The BLAST project started in 2000 as the international team started building
the payload - a 6-foot-diameter telescope almost as wide as that flown on the
Hubble. The apparatus stands 25 feet high and weighs two tons. Devlin and his
colleagues assembled much of it in the Left Bank Building in West Philadelphia.
They test-flew it from Texas in 2003 and then, last spring, launched it from
Kiruna, a small town in northern Sweden.
They flew in June because of the 24-hour daylight above the Arctic Circle that
time of year. The temperature swings associated with a normal day-night cycle
would have caused the balloon to rise and fall, says Devlin, which would complicate
their mission.
It helps that winds in the stratosphere blow more predictably than those closer
to the ground - going reliably westward in the spring. They couldn't fly over
Russia, says Devlin, because the Russians don't allow research balloons over
their territory. So they planned to cause the balloon to fall by remote control
when it reached western Canada.
One of their primary fears was losing the telescope in the ocean. After four
days they were as close to water as they dared get and so they let the balloon
fall over Victoria Island in northwestern Canada.
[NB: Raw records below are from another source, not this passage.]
This is an optimization exercise on Yosys and OpenROAD, whose aim is small area, a short achievable clock period and few clock cycles per item, not a production implementation.
RTL that was checked went through simulation tests only; none was proved equivalent to the original.

==> run a <==
## sr_gen
module sr_gen (
    input  wire        clk,
    input  wire        rst,
    input  wire        in_valid,
    output wire        in_ready,
    input  wire        in_load,
    input  wire [63:0] in_j,
    input  wire [63:0] in_s,
    input  wire [31:0] in_t,
    input  wire [47:0] in_x,
    output wire        out_valid,
    input  wire        out_ready,
    output wire [23:0] out_u
);
export LEC_CHECK = 0
export CAP_MARGIN = 50
export CORE_MARGIN = 2
export CORE_UTILIZATION = 50
export PLACE_DENSITY = 0.65
export SETUP_SLACK_MARGIN = 0.4
export SLEW_MARGIN = 80
export SYNTH_HIERARCHICAL = 1
create_clock -name core_clock -period 12.0 [get_ports {clk}]
standard.sh (not shown) runs the stock make flow with config.mk's settings and CLKGATE_MAP_FILE= SYNTH_SCRIPT=/design/flow/synth_recipe.tcl, a recipe that flattens the netlist after the stock synthesis.
==> flow/flow/run.sh <==
#!/bin/bash
# Layout: the standard flow (standard.sh) with the standard synthesis
# unchanged. After synthesis two things differ from the standard run:
#  - the port buffers are buf_2 cells instead of the delay cell that
#    buffer_ports picks by default (every port still gets its buffer);
#  - the delay cells (clkdlybuf4s*, dlygate*, dlymetal*) are added to the
#    platform's don't-use list, so the repair of slew, capacitance and long
#    wires uses plain buffers.
# Each tool's output goes to a log file of its own in this folder.
set -euo pipefail
bash standard.sh synth > synth.log 2>&1
FULL=$(make -s -C "$FLOW_HOME" DESIGN_CONFIG="$PWD/config.mk" WORK_HOME="$PWD/orfs" \
       print-DONT_USE_CELLS 2> print_dont_use.log | sed -n 's/^DONT_USE_CELLS: //p')
DU="$FULL"
for c in clkdlybuf4s15_1 clkdlybuf4s15_2 clkdlybuf4s18_1 clkdlybuf4s18_2 \
         clkdlybuf4s25_1 clkdlybuf4s25_2 clkdlybuf4s50_1 clkdlybuf4s50_2 \
         dlygate4sd1_1 dlygate4sd2_1 dlygate4sd3_1 \
         dlymetal6s2s_1 dlymetal6s4s_1 dlymetal6s6s_1; do
  DU="$DU sky130_fd_sc_hd__$c"
done
echo "DONT_USE_CELLS=$DU" > dont_use.txt
bash standard.sh "DONT_USE_CELLS=$DU" \
  "BUFFER_PORTS_ARGS=-buffer_cell sky130_fd_sc_hd__buf_2" finish > layout.log 2>&1
==> run b: changes against run a <==
--- a/flow/design.v
+++ b/flow/design.v
@@ -2380,11 +2380,11 @@
     wire tb_s1174, tb_c1174;
     sr_fa tb_fatb_s1174 (.a(tb_s1171), .b(tb_c1152), .c(tb_s1172), .s(tb_s1174), .co(tb_c1174));
     wire tb_s1175, tb_c1175;
     sr_fa tb_fatb_s1175 (.a(tb_c1153), .b(tb_s1173), .c(tb_c1154), .s(tb_s1175), .co(tb_c1175));
     wire tb_s1176, tb_c1176;
-    sr_fa tb_fatb_s1176 (.a(cs2[0]), .b(cs2[1]), .c(cs2[2]), .s(tb_s1176), .co(tb_c1176));
+    sr_fa tb_fatb_s1176 (.a(tb_s1174), .b(tb_c1155), .c(tb_s1175), .s(tb_s1176), .co(tb_c1176));
     wire tb_s1177, tb_c1177;
     sr_fa tb_fatb_s1177 (.a(a2[59]), .b(a2[57]), .c(na2[53]), .s(tb_s1177), .co(tb_c1177));
     wire tb_s1178, tb_c1178;
     sr_fa tb_fatb_s1178 (.a(a2[49]), .b(na2[47]), .c(na2[45]), .s(tb_s1178), .co(tb_c1178));
     wire tb_s1179, tb_c1179;
@@ -2422,11 +2422,11 @@
     wire tb_s1195, tb_c1195;
     sr_fa tb_fatb_s1195 (.a(tb_c1173), .b(tb_s1192), .c(tb_s1193), .s(tb_s1195), .co(tb_c1195));
     wire tb_s1196, tb_c1196;
     sr_fa tb_fatb_s1196 (.a(tb_c1174), .b(tb_s1194), .c(tb_s1195), .s(tb_s1196), .co(tb_c1196));
     wire tb_s1197, tb_c1197;
-    sr_fa tb_fatb_s1197 (.a(cs2[3]), .b(cs2[4]), .c(tb_c1176), .s(tb_s1197), .co(tb_c1197));
+    sr_fa tb_fatb_s1197 (.a(cs2[0]), .b(cs2[1]), .c(cs2[2]), .s(tb_s1197), .co(tb_c1197));
     wire tb_s1198, tb_c1198;
     sr_fa tb_fatb_s1198 (.a(a2[60]), .b(a2[58]), .c(na2[54]), .s(tb_s1198), .co(tb_c1198));
     wire tb_s1199, tb_c1199;
     sr_fa tb_fatb_s1199 (.a(a2[50]), .b(na2[48]), .c(na2[46]), .s(tb_s1199), .co(tb_c1199));
     wire tb_s1200, tb_c1200;
@@ -2464,11 +2464,11 @@
     wire tb_s1216, tb_c1216;
     sr_fa tb_fatb_s1216 (.a(tb_s1213), .b(tb_c1193), .c(tb_s1214), .s(tb_s1216), .co(tb_c1216));
     wire tb_s1217, tb_c1217;
     sr_fa tb_fatb_s1217 (.a(tb_c1194), .b(tb_s1215), .c(tb_c1195), .s(tb_s1217), .co(tb_c1217));
     wire tb_s1218, tb_c1218;
-    sr_fa tb_fatb_s1218 (.a(cs2[5]), .b(cs2[6]), .c(cs2[7]), .s(tb_s1218), .co(tb_c1218));
+    sr_fa tb_fatb_s1218 (.a(tb_s1216), .b(tb_c1196), .c(tb_s1217), .s(tb_s1218), .co(tb_c1218));
     wire tb_s1219, tb_c1219;
     sr_fa tb_fatb_s1219 (.a(a2[61]), .b(a2[59]), .c(na2[55]), .s(tb_s1219), .co(tb_c1219));
     wire tb_s1220, tb_c1220;
     sr_fa tb_fatb_s1220 (.a(a2[51]), .b(na2[49]), .c(na2[47]), .s(tb_s1220), .co(tb_c1220));
     wire tb_s1221, tb_c1221;
@@ -2508,11 +2508,11 @@
     wire tb_s1238, tb_c1238;
     sr_fa tb_fatb_s1238 (.a(tb_s1235), .b(tb_s1236), .c(tb_c1215), .s(tb_s1238), .co(tb_c1238));
     wire tb_s1239, tb_c1239;
     sr_fa tb_fatb_s1239 (.a(tb_c1216), .b(tb_s1237), .c(tb_s1238), .s(tb_s1239), .co(tb_c1239));
     wire tb_s1240, tb_c1240;
-    sr_fa tb_fatb_s1240 (.a(cs2[8]), .b(cs2[9]), .c(tb_c1218), .s(tb_s1240), .co(tb_c1240));
+    sr_fa tb_fatb_s1240 (.a(cs2[3]), .b(cs2[4]), .c(cs2[5]), .s(tb_s1240), .co(tb_c1240));
     wire tb_s1241, tb_c1241;
     sr_fa tb_fatb_s1241 (.a(a2[62]), .b(a2[60]), .c(na2[56]), .s(tb_s1241), .co(tb_c1241));
     wire tb_s1242, tb_c1242;
     sr_fa tb_fatb_s1242 (.a(a2[52]), .b(na2[50]), .c(na2[48]), .s(tb_s1242), .co(tb_c1242));
     wire tb_s1243, tb_c1243;
@@ -2552,11 +2552,11 @@
     wire tb_s1260, tb_c1260;
     sr_fa tb_fatb_s1260 (.a(tb_s1257), .b(tb_c1236), .c(tb_s1258), .s(tb_s1260), .co(tb_c1260));
     wire tb_s1261, tb_c1261;
     sr_fa tb_fatb_s1261 (.a(tb_c1237), .b(tb_s1259), .c(tb_s1260), .s(tb_s1261), .co(tb_c1261));
     wire tb_s1262, tb_c1262;
-    sr_fa tb_fatb_s1262 (.a(cs2[10]), .b(cs2[11]), .c(cs2[12]), .s(tb_s1262), .co(tb_c1262));
+    sr_fa tb_fatb_s1262 (.a(tb_c1238), .b(tb_s1261), .c(tb_c1239), .s(tb_s1262), .co(tb_c1262));
     wire tb_s1263;
     sr_x3 tb_xtb_s1263 (.a(a2[63]), .b(a2[61]), .c(na2[57]), .s(tb_s1263));
     wire tb_s1264;
     sr_x3 tb_xtb_s1264 (.a(a2[53]), .b(na2[51]), .c(na2[49]), .s(tb_s1264));
     wire tb_s1265;
@@ -2598,14 +2598,14 @@
     wire tb_s1283;
     sr_x3 tb_xtb_s1283 (.a(tb_s1280), .b(tb_s1281), .c(tb_c1259), .s(tb_s1283));
     wire tb_s1284;
     sr_x3 tb_xtb_s1284 (.a(tb_c1260), .b(tb_s1282), .c(tb_s1283), .s(tb_s1284));
     wire tb_s1285;
-    sr_x3 tb_xtb_s1285 (.a(cs2[13]), .b(cs2[14]), .c(tb_c1262), .s(tb_s1285));
-    reg  [115:0] cs2;
-    wire [115:0] cs2_d = {tb_c1156, tb_s1156, tb_c1136, tb_s1136, tb_c1117, tb_s1117, tb_c1098, tb_s1098, tb_c1079, tb_s1079, tb_c1061, tb_s1061, tb_s1043, tb_c1026, tb_s1026, tb_c1009, tb_s1009, tb_c993, tb_s993, tb_c977, tb_s977, tb_c961, tb_s961, tb_c946, tb_s946, tb_c931, tb_s931, tb_s916, tb_c902, tb_s902, tb_c888, tb_s888, tb_s874, tb_c861, tb_s861, tb_c848, tb_s848, tb_s835, tb_c823, tb_s823, tb_c811, tb_s811, tb_c799, tb_s799, tb_s787, tb_c776, tb_s776, tb_c765, tb_s765, tb_c755, tb_s755, tb_c745, tb_s745, tb_s735, tb_c726, tb_s726, tb_c717, tb_s717, tb_c709, tb_s709, tb_s701, tb_c694, tb_s694, tb_s687, tb_c681, tb_s681, tb_c675, tb_s675, tb_c669, tb_s669, tb_c664, tb_s664, tb_c659, tb_s659, tb_c654, tb_s654, tb_c650, tb_s650, tb_c646, tb_s646, tb_c642, tb_s642, tb_c639, tb_s639, tb_c636, tb_s636, tb_c634, tb_s634, tb_s632, tb_c631, tb_s631, tb_c630, tb_s630, tb_c629, tb_s629, a2[5], a2[4], a2[3], a2[2], a2[1], a2[0], tb_s1284, tb_c1261, tb_c1239, tb_s1261, tb_c1238, tb_s1239, tb_c1217, tb_s1217, tb_c1196, tb_s1216, tb_s1196, tb_c1175, tb_s1175, tb_c1155, tb_s1174};
-    wire [63:0] pb_1286 = {tb_s1285, tb_c1240, tb_s1240, tb_c1197, tb_s1197, cs2[115], cs2[113], cs2[111], cs2[109], cs2[107], cs2[105], cs2[104], cs2[102], cs2[100], cs2[98], cs2[96], cs2[94], cs2[92], cs2[90], cs2[89], cs2[87], cs2[85], cs2[84], cs2[82], cs2[80], cs2[79], cs2[77], cs2[75], cs2[73], cs2[72], cs2[70], cs2[68], cs2[66], cs2[64], cs2[63], cs2[61], cs2[59], cs2[57], cs2[56], cs2[54], cs2[53], cs2[51], cs2[49], cs2[47], cs2[45], cs2[43], cs2[41], cs2[39], cs2[37], cs2[35], cs2[33], cs2[31], cs2[29], cs2[28], cs2[26], cs2[24], cs2[22], 1'b1, cs2[20], cs2[19], cs2[18], cs2[17], cs2[16], cs2[15]} + {1'b0, tb_s1262, 1'b0, tb_s1218, 1'b0, tb_s1176, cs2[114], cs2[112], cs2[110], cs2[108], cs2[106], 1'b0, cs2[103], cs2[101], cs2[99], cs2[97], cs2[95], cs2[93], cs2[91], 1'b0, cs2[88], cs2[86], 1'b0, cs2[83], cs2[81], 1'b0, cs2[78], cs2[76], cs2[74], 1'b0, cs2[71], cs2[69], cs2[67], cs2[65], 1'b0, cs2[62], cs2[60], cs2[58], 1'b0, cs2[55], 1'b0, cs2[52], cs2[50], cs2[48], cs2[46], cs2[44], cs2[42], cs2[40], cs2[38], cs2[36], cs2[34], cs2[32], cs2[30], 1'b0, cs2[27], cs2[25], cs2[23], cs2[21], cs2[18], cs2[17], cs2[16], cs2[15], 1'b0, 1'b0};
+    sr_x3 tb_xtb_s1285 (.a(cs2[6]), .b(cs2[7]), .c(cs2[8]), .s(tb_s1285));
+    reg  [112:0] cs2;
+    wire [112:0] cs2_d = {tb_s1262, tb_s1218, tb_s1176, tb_c1156, tb_s1156, tb_c1136, tb_s1136, tb_c1117, tb_s1117, tb_c1098, tb_s1098, tb_c1079, tb_s1079, tb_c1061, tb_s1061, tb_s1043, tb_c1026, tb_s1026, tb_c1009, tb_s1009, tb_c993, tb_s993, tb_c977, tb_s977, tb_c961, tb_s961, tb_c946, tb_s946, tb_c931, tb_s931, tb_s916, tb_c902, tb_s902, tb_c888, tb_s888, tb_s874, tb_c861, tb_s861, tb_c848, tb_s848, tb_s835, tb_c823, tb_s823, tb_c811, tb_s811, tb_c799, tb_s799, tb_s787, tb_c776, tb_s776, tb_c765, tb_s765, tb_c755, tb_s755, tb_c745, tb_s745, tb_s735, tb_c726, tb_s726, tb_c717, tb_s717, tb_c709, tb_s709, tb_s701, tb_c694, tb_s694, tb_s687, tb_c681, tb_s681, tb_c675, tb_s675, tb_c669, tb_s669, tb_c664, tb_s664, tb_c659, tb_s659, tb_c654, tb_s654, tb_c650, tb_s650, tb_c646, tb_s646, tb_c642, tb_s642, tb_c639, tb_s639, tb_c636, tb_s636, tb_c634, tb_s634, tb_s632, tb_c631, tb_s631, tb_c630, tb_s630, tb_c629, tb_s629, a2[5], a2[4], a2[3], a2[2], a2[1], a2[0], tb_c1262, tb_s1284, tb_c1261, tb_c1218, tb_s1239, tb_c1217, tb_c1176, tb_s1196, tb_c1175};
+    wire [63:0] pb_1286 = {tb_s1285, tb_c1240, tb_s1240, tb_c1197, tb_s1197, cs2[109], cs2[107], cs2[105], cs2[103], cs2[101], cs2[99], cs2[98], cs2[96], cs2[94], cs2[92], cs2[90], cs2[88], cs2[86], cs2[84], cs2[83], cs2[81], cs2[79], cs2[78], cs2[76], cs2[74], cs2[73], cs2[71], cs2[69], cs2[67], cs2[66], cs2[64], cs2[62], cs2[60], cs2[58], cs2[57], cs2[55], cs2[53], cs2[51], cs2[50], cs2[48], cs2[47], cs2[45], cs2[43], cs2[41], cs2[39], cs2[37], cs2[35], cs2[33], cs2[31], cs2[29], cs2[27], cs2[25], cs2[23], cs2[22], cs2[20], cs2[18], cs2[16], 1'b1, cs2[14], cs2[13], cs2[12], cs2[11], cs2[10], cs2[9]} + {1'b0, cs2[112], 1'b0, cs2[111], 1'b0, cs2[110], cs2[108], cs2[106], cs2[104], cs2[102], cs2[100], 1'b0, cs2[97], cs2[95], cs2[93], cs2[91], cs2[89], cs2[87], cs2[85], 1'b0, cs2[82], cs2[80], 1'b0, cs2[77], cs2[75], 1'b0, cs2[72], cs2[70], cs2[68], 1'b0, cs2[65], cs2[63], cs2[61], cs2[59], 1'b0, cs2[56], cs2[54], cs2[52], 1'b0, cs2[49], 1'b0, cs2[46], cs2[44], cs2[42], cs2[40], cs2[38], cs2[36], cs2[34], cs2[32], cs2[30], cs2[28], cs2[26], cs2[24], 1'b0, cs2[21], cs2[19], cs2[17], cs2[15], cs2[12], cs2[11], cs2[10], cs2[9], 1'b0, 1'b0};
     wire [63:0] m2 = {pb_1286[63], pb_1286[62], pb_1286[61], pb_1286[60], pb_1286[59], pb_1286[58], pb_1286[57], pb_1286[56], pb_1286[55], pb_1286[54], pb_1286[53], pb_1286[52], pb_1286[51], pb_1286[50], pb_1286[49], pb_1286[48], pb_1286[47], pb_1286[46], pb_1286[45], pb_1286[44], pb_1286[43], pb_1286[42], pb_1286[41], pb_1286[40], pb_1286[39], pb_1286[38], pb_1286[37], pb_1286[36], pb_1286[35], pb_1286[34], pb_1286[33], pb_1286[32], pb_1286[31], pb_1286[30], pb_1286[29], pb_1286[28], pb_1286[27], pb_1286[26], pb_1286[25], pb_1286[24], pb_1286[23], pb_1286[22], pb_1286[21], pb_1286[20], pb_1286[19], pb_1286[18], pb_1286[17], pb_1286[16], pb_1286[15], pb_1286[14], pb_1286[13], pb_1286[12], pb_1286[11], pb_1286[10], pb_1286[9], pb_1286[8], pb_1286[7], pb_1286[6], pb_1286[5], pb_1286[4], pb_1286[3], pb_1286[2], pb_1286[1], pb_1286[0]};
     wire [63:0] r = m2 ^ (m2 >> 32);
     reg         ov;
     reg  [23:0] ou;
     reg  [23:0] fifo [0:D-2];
@@ -2697,11 +2697,11 @@
         na1 <= ~a1_d;
         cs1 <= cs1_d;
         a2  <= a2_d;
         na2 <= ~a2_d;
         cs2 <= cs2_d;
-        if (push)                       
+        if (fpush)
             fifo[wp] <= r[63:40];
         if (hfree)
             ou <= fempty ? r[63:40] : fifo[rp];
     end
 endmodule
Settings changed: CAP_MARGIN 50 to 30, SLEW_MARGIN 80 to 60.
==> flow_summary.toml <==
[run_status]
outcome = "no timing/DRC/antenna violations"

[layout]
post_route_cells_drive_above_1_share_pct = 15.6
layout.cell_area.non_filler_um2 = 64200
final-clk-cell-share_pct = 4.73
biggestRegsByFlops = "cs1: 127 flops, fifo: 120 flops, cs2: 113 flops"
final.fill_count = 9309

[yosys]
synth.yosys.seq_area_share_pct = 29.7

[setup_path]
path_max_fanout = 6
startpoint = "a2[7]"

[drt]
route.detailed.vias_per_inst = 6.09
routed_wl_um = 196000

[timing]
slew_headroom_pct = 58.9
timing_worst_slew_pin_value_ns = 0.614
finalHoldWorstSlack_ns = 0.421
layout_min_cycle_time_ns = 4.43
post-route-period-util_pct = 36.9

[clocking]
insertion_delay_ns = 0.70

[place]
placedInstanceArea_um2 = 61000
# the run above: run b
A NASA plane flew Devlin and colleague Jeff Klein to Victoria Island, where
it was snowing hard. By then the telescope had landed in the empty tundra. They
caught up with it by helicopter.
The landing had broken the mirror, but Devlin says he was thrilled that the
payload landed more or less intact and they got good data on regions inside
our galaxy. Because their run was so short it didn't deliver hoped-for observations
of distant galaxies, he says.
For the next few months the team will re-assemble BLAST for a second flight,
planned for December 2006. They will try to go around the periphery of Antarctica
for about 14 days, looking for galaxies whose light began to travel to us seven
billion years ago.
"That's where a lot of interesting stuff is going on."